Anyways, I thought that snake meat ( cooked ) would be a good treat for a Tegu, because it contains lots of protein and little fat. Any comments on this?


One more " odd " food ltem...

I few months ago I took a good amount of Bullfrog / Green Frog / Leopard Frog tadpoles out of a local creek because they are a bad invasive species. Since then, I have given away the tad poles and I am stuck with 3 Bullfrogs, 1 is now a frog, the other 2 are still tadpoles. I Don't know what to do with these frogs (Hind site 20/20 I should have used them for fishing bait). Killing them just to be rid of them is not really an option with me. I have grown to like one of the Bullfrogs I named Jeremiah ( tacky name for a bullfrog I know ) and I am going to keep him, but the other 2 I was thinking of raising up myself in a controlled environment, and feeding them to my Tegu. IS there something Bullfrogs carry or are made of that would be harmful to a Tegu? My Tegu absolutely LOVES live food, but I no longer give him live mice because he gets bit sometimes and we all know that is the more ethical choice. I would prefer to give him the frogs live, I am sure he would kill them very fast, but I would gladly cater to people's feelings on live prey and execute the frogs quickly and serve raw or cook. Thoughts?


----------



## Styx (Aug 12, 2012)

I honestly think you really only have the issue of disease and parasites being spread to your tegu, and cooking the meat would kill that so there theoretically shouldn't be an issue with it.

I guess the only other thing I could think of would be some toxins the animal might have ingested via a food item (ie, secondary poisoning) but that is really unlikely with rattlers. 
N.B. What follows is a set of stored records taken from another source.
Setup of south:
Design fairArb, start of the top module:
module fairArb (
	input logic [15:0] bids,
	output logic [15:0] wins,
	input logic get_next_win,
	input logic clk,
	input logic rst
		);
Size in the first run: about 380 cells after synthesis, about 23 flip-flops.
clock: 3.22 ns
lec_check: 0
cap_margin: 20
core_margin: 2
core_utilization: 58
setup_slack_margin: -0.13
slew_margin: 20
tns_end_percent: 5
run.sh (not shown) runs the stock make flow with config.mk's settings and CLKGATE_MAP_FILE=.
south: GRT-0232 in global routing -> run aborted
The following lists how north was set up differently from south:
Settings: CORE_UTILIZATION: 58 -> 57; SETUP_SLACK_MARGIN: -0.13 -> 0.65; the clock period (ns, I/O delays scaled along): 3.22 -> 4.0.
Results
Summary of north over south: post-DP HPWL rose about 1.7%; synthesized cell count about even. Synthesized cell area came out exactly the same in north and south. Compared with south, north shows placement-stage cell area that has gone down by a little under 10%. Between south and north, die area increased. The flow ran to completion for all of south and north but south, which stopped partway.

Starting RTL as in the previous note.
clock: 3.92 ns
lec_check: 0
cap_margin: 5
cell_pad_in_sites_global_placement: 0
core_margin: 2
core_utilization: 67
cts_cluster_diameter: 333
cts_cluster_size: 79
gpl_routability_driven: 1
gpl_timing_driven: 1
max_routing_layer: met4
setup_slack_margin: 0.61
slew_margin: 20
The first run stopped in global routing (5_1_grt), error GRT-0232.
Rerun with:
CAP_MARGIN = 20   (was 5)
CELL_PAD_IN_SITES_GLOBAL_PLACEMENT = default   (was 0)
CORE_UTILIZATION = 12   (was 67)
CTS_CLUSTER_DIAMETER = default   (was 333)
CTS_CLUSTER_SIZE = default   (was 79)
GPL_ROUTABILITY_DRIVEN = default   (was 1)
GPL_TIMING_DRIVEN = default   (was 1)
MAX_ROUTING_LAYER = default   (was met4)
SETUP_SLACK_MARGIN = default   (was 0.61)
clock period = 5.24 ns   (was 3.92 ns; I/O delays follow)
Effect: With this change the flow passed the timing, DRC and antenna checks; synthesized cell count does not change; die area increases to 5.2 times its value; area after synthesis does not change.
Rerun with:
CORE_UTILIZATION = 58   (was 12)
SETUP_SLACK_MARGIN = -0.25   (was default)
clock period = 2.72 ns   (was 5.24 ns; I/O delays follow)
What happened:
- This time the run died in clock tree synthesis (4_1_cts)
- area after synthesis stays the same
- synthesized cell count stays the same
- die size came out lower by 78%
Rerun with:
ABC_AREA = 1   (was default)
CORE_UTILIZATION = 64   (was 58)
SETUP_SLACK_MARGIN = 1.01   (was -0.25)
clock period = 4.43 ns   (was 2.72 ns; I/O delays follow)
This time the run passed the timing, DRC and antenna checks.
Synthesized cell count rose by 42%.
Synthesized area stays flat.
Die size fell by 8.9%.

Starting RTL as in the previous note.
clock: 2.28 ns
lec_check: 0
cap_margin: 15
core_margin: 2
core_utilization: 70
cts_cluster_diameter: 366
cts_cluster_size: 51
setup_slack_margin: 0.59
slew_margin: 20
tns_end_percent: 5
The baseline stopped in 3_5_place_dp, error DPL-0038.
<file path="flow/config.mk">
export PLATFORM = sky130hd
export DESIGN_NAME = conv_engine
export DESIGN_NICKNAME = conv_engine
export VERILOG_FILES = /design/flow/design.v
export SDC_FILE = /design/flow/constraint.sdc
export NUM_CORES = 4
export LEC_CHECK = 0
export ABC_AREA = 1
export CAP_MARGIN = 20
export CORE_ASPECT_RATIO = 1.19
export CORE_MARGIN = 2
export CORE_UTILIZATION = 72
export CTS_CLUSTER_DIAMETER = 381
export CTS_CLUSTER_SIZE = 13
export GPL_TIMING_DRIVEN = 1
export PLACE_DENSITY_LB_ADDON = 0.14
export SETUP_SLACK_MARGIN = 0.59
export SLEW_MARGIN = 10
export TNS_END_PERCENT = 70
</file>
<file path="flow/constraint.sdc">
create_clock -name core_clock -period 2.05 [get_ports {clk}]
set_input_delay 0.4100 -clock core_clock [delete_from_list [all_inputs] [get_ports {clk}]]
set_output_delay 0.4100 -clock core_clock [all_outputs]
set_load 0.01 [all_outputs]
</file>
## run 1
Design main, start of the top module:
module main(clk, rst, ena, state_0, cells);
parameter N = 16;  
parameter M = N + 2;  
input wire clk;
input wire rst;
input wire ena;
input wire [N*N-1:0] state_0;
output logic [N*N-1:0] cells;
wire [M*M-1:0] bordered_cells_q;  
wire [M*M-1:0] bordered_cells_d;
logic [M*M-1:0] bordered_cells_0;  
function int cell_index(int i, int j);
  cell_index = M*j + i;
endfunction
generate
  genvar i;
  genvar j;
  for (i = 0; i < M; i = i + 1) begin : cells_x
    for (j = 0; j < M; j = j + 1) begin : cells_y
      if ( (i > 0) && (i < (M-1)) && (j > 0) && (j < (M-1)) ) begin
        assign bordered_cells_0[cell_index(i, j)] = state_0[N*(j-1) + (i-1)];
        conway_cell CELL(
          .clk(clk), .rst(rst), .ena(ena),
          .neighbors({
            bordered_cells_q[cell_index(i-1, j-1)],
            bordered_cells_q[cell_index(i-1, j  )],
            bordered_cells_q[cell_index(i-1, j+1)],
            bordered_cells_q[cell_index(i  , j+1)],
            bordered_cells_q[cell_index(i+1, j+1)],
            bordered_cells_q[cell_index(i+1, j  )],
            bordered_cells_q[cell_index(i+1, j-1)],
            bordered_cells_q[cell_index(i  , j-1)]
          }),
          .state_0(bordered_cells_0[cell_index(i, j)]),
          .state_d(bordered_cells_d[cell_index(i, j)]),
          .state_q(bordered_cells_q[cell_index(i, j)])
        );
      end else begin  
        assign bordered_cells_0[cell_index(i,j)] = 1'b0;
        assign bordered_cells_q[cell_index(i,j)] = bordered_cells_0[cell_index(i,j)];
        assign bordered_cells_d[cell_index(i,j)] = 0;
      end
    end
  end
  for (i = 0; i < N; i = i + 1) begin : unborder
    always_comb begin
        cells[N*(i+1)-1:N*i] = bordered_cells_q[M*(i+2)-2:M*(i+1)+1];
    end
  end
endgenerate
endmodule
make LEC_CHECK=0 ABC_AREA=1 CAP_MARGIN=20 CELL_PAD_IN_SITES_DETAIL_PLACEMENT=1 CELL_PAD_IN_SITES_GLOBAL_PLACEMENT=1 CORE_MARGIN=9 CORE_UTILIZATION=72 MIN_ROUTING_LAYER=met2 SETUP_SLACK_MARGIN=0.71 SLEW_MARGIN=20 finish   # period 3.03 ns
run.sh (not shown) runs the stock make flow with config.mk's settings and CLKGATE_MAP_FILE=.
As the logs show, run 1 stopped at global placement (3_3_place_gp) after a tool error, so it never reached the end of the flow.
Here is what was changed in the inputs of run 2 compared with run 1.
- putting PLACE_DENSITY_LB_ADDON at 0.27 where nothing was set
- clearing CELL_PAD_IN_SITES_GLOBAL_PLACEMENT, which used to be 1
- swapping 9 for 2 in CORE_MARGIN
- putting CTS_CLUSTER_SIZE at 72 where nothing was set
- clearing CELL_PAD_IN_SITES_DETAIL_PLACEMENT, which used to be 1
- clearing MIN_ROUTING_LAYER, which used to be met2
- clearing SETUP_SLACK_MARGIN, which used to be 0.71
- putting CTS_CLUSTER_DIAMETER at 219 where nothing was set
- swapping 20 for 40 in CAP_MARGIN
- swapping 3.03 for 2.81 in the clock period (ns, I/O delays scaled along)
## What came out
- As for a clean layout from run 1 and run 2, there is none.
- Run 2 never completed; the flow aborted with a tool error in global routing (5_1_grt).
- Status(run 1) = ERROR, stage = global placement (3_3_place_gp)
- Run 2 -> run 1: area share of and/or/nand/nor cells after synthesis delta 0, exact match
- Compared with run 1, run 2 shows overall die height that has gone down by a few percent.
- As far as distinct cell type count of the synthesized netlist goes, run 1 and run 2 are indistinguishable; the numbers are identical.
Input-level comparison between run 3 and run 2:
- PLACE_DENSITY_LB_ADDON changed from 0.27 to 0.0
- CORE_UTILIZATION changed from 72 to 71
- CAP_MARGIN changed from 40 to 20
- CTS_CLUSTER_DIAMETER removed (was 219)
- ABC_AREA removed (was 1)
- CTS_CLUSTER_SIZE changed from 72 to 10
- the clock period (ns, I/O delays scaled along) changed from 2.81 to 3.63
==> results <==
In the floorplan summary, run 3 is listed with a die area less than that of run 2. Synthesized area in run 3 is 2200 sq um below run 2. No stage failed in run 3, and the final checks on the layout all came back clean. Diff run 2 -> run 3: core utilization before placement now sits lower; simple logic cell fraction of the synthesized area has decreased. Relative to run 2, the last weighted congestion value of the routability-driven placer measured on run 3 has decreased slightly. Looking only at H-tree depth, and setting everything else aside, the lower value of run 2 and run 3 goes to run 2.
The inputs of run 4 differ from those of run 3 as listed below.
- changing CORE_UTILIZATION from 71 to 72
- setting SETUP_SLACK_MARGIN to 0.53 for the first time
- removing CTS_CLUSTER_SIZE (formerly 10)
- changing the clock period (ns, I/O delays scaled along) from 3.63 to 3.96
### Flow results
- Of run 3 and run 4, the run reporting the higher area of the core was run 3.
- Going from run 3 to run 4, area taken by multi-input logic gates shows an increase of about 3%; cell count rose by 345; global-route wire length before repair grew by about 5%.
- Looking only at global-route usage, and setting everything else aside, the higher value of run 3 and run 4 goes to run 4.

---

job 4020:
Starting RTL as in the previous note.
Design main, start of the top module:
module main(clk, rst, ena, state_0, cells);
parameter N = 16;  
parameter M = N + 2;  
input wire clk;
input wire rst;
input wire ena;
input wire [N*N-1:0] state_0;
output logic [N*N-1:0] cells;
wire [M*M-1:0] bordered_cells_q;  
wire [M*M-1:0] bordered_cells_d;
logic [M*M-1:0] bordered_cells_0;  
function int cell_index(int i, int j);
  cell_index = M*j + i;
endfunction
generate
  genvar i;
  genvar j;
  for (i = 0; i < M; i = i + 1) begin : cells_x
    for (j = 0; j < M; j = j + 1) begin : cells_y
      if ( (i > 0) && (i < (M-1)) && (j > 0) && (j < (M-1)) ) begin
        assign bordered_cells_0[cell_index(i, j)] = state_0[N*(j-1) + (i-1)];
        conway_cell CELL(
          .clk(clk), .rst(rst), .ena(ena),
          .neighbors({
            bordered_cells_q[cell_index(i-1, j-1)],
            bordered_cells_q[cell_index(i-1, j  )],
            bordered_cells_q[cell_index(i-1, j+1)],
            bordered_cells_q[cell_index(i  , j+1)],
            bordered_cells_q[cell_index(i+1, j+1)],
            bordered_cells_q[cell_index(i+1, j  )],
            bordered_cells_q[cell_index(i+1, j-1)],
            bordered_cells_q[cell_index(i  , j-1)]
          }),
          .state_0(bordered_cells_0[cell_index(i, j)]),
          .state_d(bordered_cells_d[cell_index(i, j)]),
          .state_q(bordered_cells_q[cell_index(i, j)])
        );
      end else begin  
        assign bordered_cells_0[cell_index(i,j)] = 1'b0;
        assign bordered_cells_q[cell_index(i,j)] = bordered_cells_0[cell_index(i,j)];
        assign bordered_cells_d[cell_index(i,j)] = 0;
      end
    end
  end
  for (i = 0; i < N; i = i + 1) begin : unborder
    always_comb begin
        cells[N*(i+1)-1:N*i] = bordered_cells_q[M*(i+2)-2:M*(i+1)+1];
    end
  end
endgenerate
endmodule
make LEC_CHECK=0 CAP_MARGIN=20 CORE_MARGIN=2 CORE_UTILIZATION=45 PLACE_DENSITY=0.6 SLEW_MARGIN=20 finish   # period 3.66 ns
Edits applied to the flow inputs when going from job 4020 to job 2922:
Settings: CTS_CLUSTER_DIAMETER newly set to 400; CTS_CLUSTER_SIZE newly set to 100; CORE_UTILIZATION changed from 45 to 72; the clock period (ns, I/O delays scaled along) changed from 3.66 to 2.28.
- Status(job 2922) = ERROR, stage = global routing
- Die area | job 2922 < job 4020
- Lower count of H-tree levels built during CTS was reported by job 2922, not job 4020.
- As far as count of instantiated cells in the yosys netlist is concerned, job 4020 and job 2922 perform about the same.
- [job 2922] number of rows in the core area fell about 21% relative to job 4020
- Relative to job 4020, number of placed instances, taps included decreased by 167 in job 2922.
- For the number of buffers created by CTS, job 2922 came in 37 lower than job 4020 did.
- Job 4020 → job 2922: worst-case setup slack after placement now smaller, floorplan-stage core utilization now larger.
diff inputs: job 2922 => job 4264
Settings: MAX_ROUTING_LAYER now met4, previously not set; CORE_UTILIZATION now 62, was 72; SLEW_MARGIN now 25, was 20; CTS_CLUSTER_SIZE no longer set, was 100; CTS_CLUSTER_DIAMETER no longer set, was 400; the clock period (ns, I/O delays scaled along) now 2.97, was 2.28.
==> comparison <==
In job 4264, the core area came out about 17% above the value in job 2922.
Nothing crashed in job 4264 and all stages finished; the problem is that the final layout failed, the offending checks being negative setup slack.
The synthesized cell area on job 4264 is in line with that on job 2922.
Going from job 2922 to job 4264, count of flip-flops with a built-in enable after synthesis ~0 delta; count of clock tree sinks about even.
In job 4264 the total setup buffers inserted after CTS turned out 96 higher than in job 2922.
Looking only at H-tree depth reported by CTS, and setting everything else aside, the higher value of job 4264 and job 2922 goes to job 4264.
Cell count after synthesis: job 4264 vs job 2922 identical
Relative to job 2922, the die area of job 4264 is higher by 16%.
Job 4264 vs job 2922: number of buffers created by CTS up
I'm not sure what contaminants a bullfrog might come into contact with in your area. I know frogs carry a number of different organisms which could be potentially harmful to another animal, one that comes to mind is Entamoeba invadens that is particularly nasty when crested geckos come into contact with it. They can also carry a lot of nematodes and such, which the frogs may have been infected with as tads - or not. That being said I have no idea if there is anything specific you should be concerned about, and it's almost impossible to say conclusively if the frogs have something that could harm your tegu or not. Me, I'm pretty paranoid about that sort of thing so if it was me I would just cook it.


----------



## chelvis (Aug 12, 2012)

Tegus in the wild have been seen eating neo-tropical rattle snakes so the meat should be fine. Funny thing about their venom, if you ingest it you will not get sick, it has to be injected into the blood stream. The only way to get ill effects from snake venom via ingestion is if you have a stomach ulcers then the venom can get directly into the blood stream, otherwise the GI tract will just brake down the proteins. That aside either cooking the meat or freezing the meat (both frog and snake) will help kill anything biologic they may have.


----------



## Quartzyellowjacket (Aug 12, 2012)

chelvis said:


> Tegus in the wild have been seen eating neo-tropical rattle snakes so the meat should be fine. Funny thing about their venom, if you ingest it you will not get sick, it has to be injected into the blood stream. The only way to get ill effects from snake venom via ingestion is if you have a stomach ulcers then the venom can get directly into the blood stream, otherwise the GI tract will just brake down the proteins. That aside either cooking the meat or freezing the meat (both frog and snake) will help kill anything biologic they may have.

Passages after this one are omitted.